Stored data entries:
---+---

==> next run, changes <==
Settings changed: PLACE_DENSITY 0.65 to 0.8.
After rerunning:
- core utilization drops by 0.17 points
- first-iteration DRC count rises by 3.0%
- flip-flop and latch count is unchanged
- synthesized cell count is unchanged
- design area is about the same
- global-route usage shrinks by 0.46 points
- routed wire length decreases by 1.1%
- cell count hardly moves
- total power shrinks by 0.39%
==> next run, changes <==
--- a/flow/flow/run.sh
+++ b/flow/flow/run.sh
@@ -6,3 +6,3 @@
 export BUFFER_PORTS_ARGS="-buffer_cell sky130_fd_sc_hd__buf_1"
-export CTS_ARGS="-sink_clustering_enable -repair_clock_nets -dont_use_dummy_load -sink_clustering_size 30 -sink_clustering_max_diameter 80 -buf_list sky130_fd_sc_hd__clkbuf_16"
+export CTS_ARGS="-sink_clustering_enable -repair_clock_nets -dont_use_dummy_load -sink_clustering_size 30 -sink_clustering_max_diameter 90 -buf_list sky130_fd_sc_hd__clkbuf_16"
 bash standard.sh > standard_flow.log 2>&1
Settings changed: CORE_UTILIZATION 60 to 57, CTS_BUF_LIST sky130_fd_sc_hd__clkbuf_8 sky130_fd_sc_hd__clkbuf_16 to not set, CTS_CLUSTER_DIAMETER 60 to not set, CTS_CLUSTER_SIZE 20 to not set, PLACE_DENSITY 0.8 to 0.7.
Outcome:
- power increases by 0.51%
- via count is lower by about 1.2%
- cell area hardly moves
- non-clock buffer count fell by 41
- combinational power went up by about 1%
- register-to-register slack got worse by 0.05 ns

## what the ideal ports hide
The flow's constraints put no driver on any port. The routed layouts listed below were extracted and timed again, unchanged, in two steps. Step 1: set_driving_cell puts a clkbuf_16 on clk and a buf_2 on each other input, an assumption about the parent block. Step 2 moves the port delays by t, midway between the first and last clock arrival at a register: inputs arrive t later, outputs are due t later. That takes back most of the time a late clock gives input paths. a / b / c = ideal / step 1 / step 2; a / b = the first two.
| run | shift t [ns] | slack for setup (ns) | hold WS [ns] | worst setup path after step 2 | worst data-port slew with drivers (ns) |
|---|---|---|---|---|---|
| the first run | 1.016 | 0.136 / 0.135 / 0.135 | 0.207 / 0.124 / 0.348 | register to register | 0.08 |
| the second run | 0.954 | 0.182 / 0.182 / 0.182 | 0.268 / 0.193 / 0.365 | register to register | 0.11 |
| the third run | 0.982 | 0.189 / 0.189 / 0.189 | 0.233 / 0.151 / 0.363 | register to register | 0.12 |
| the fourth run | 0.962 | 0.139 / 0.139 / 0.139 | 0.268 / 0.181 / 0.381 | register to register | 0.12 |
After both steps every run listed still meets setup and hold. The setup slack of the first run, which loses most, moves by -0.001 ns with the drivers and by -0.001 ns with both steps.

---+---

*Exercise aim*:
The reply is a bare number, the count of lines in these entries that hold the word "shrinks".

*Solution to this problem*:
2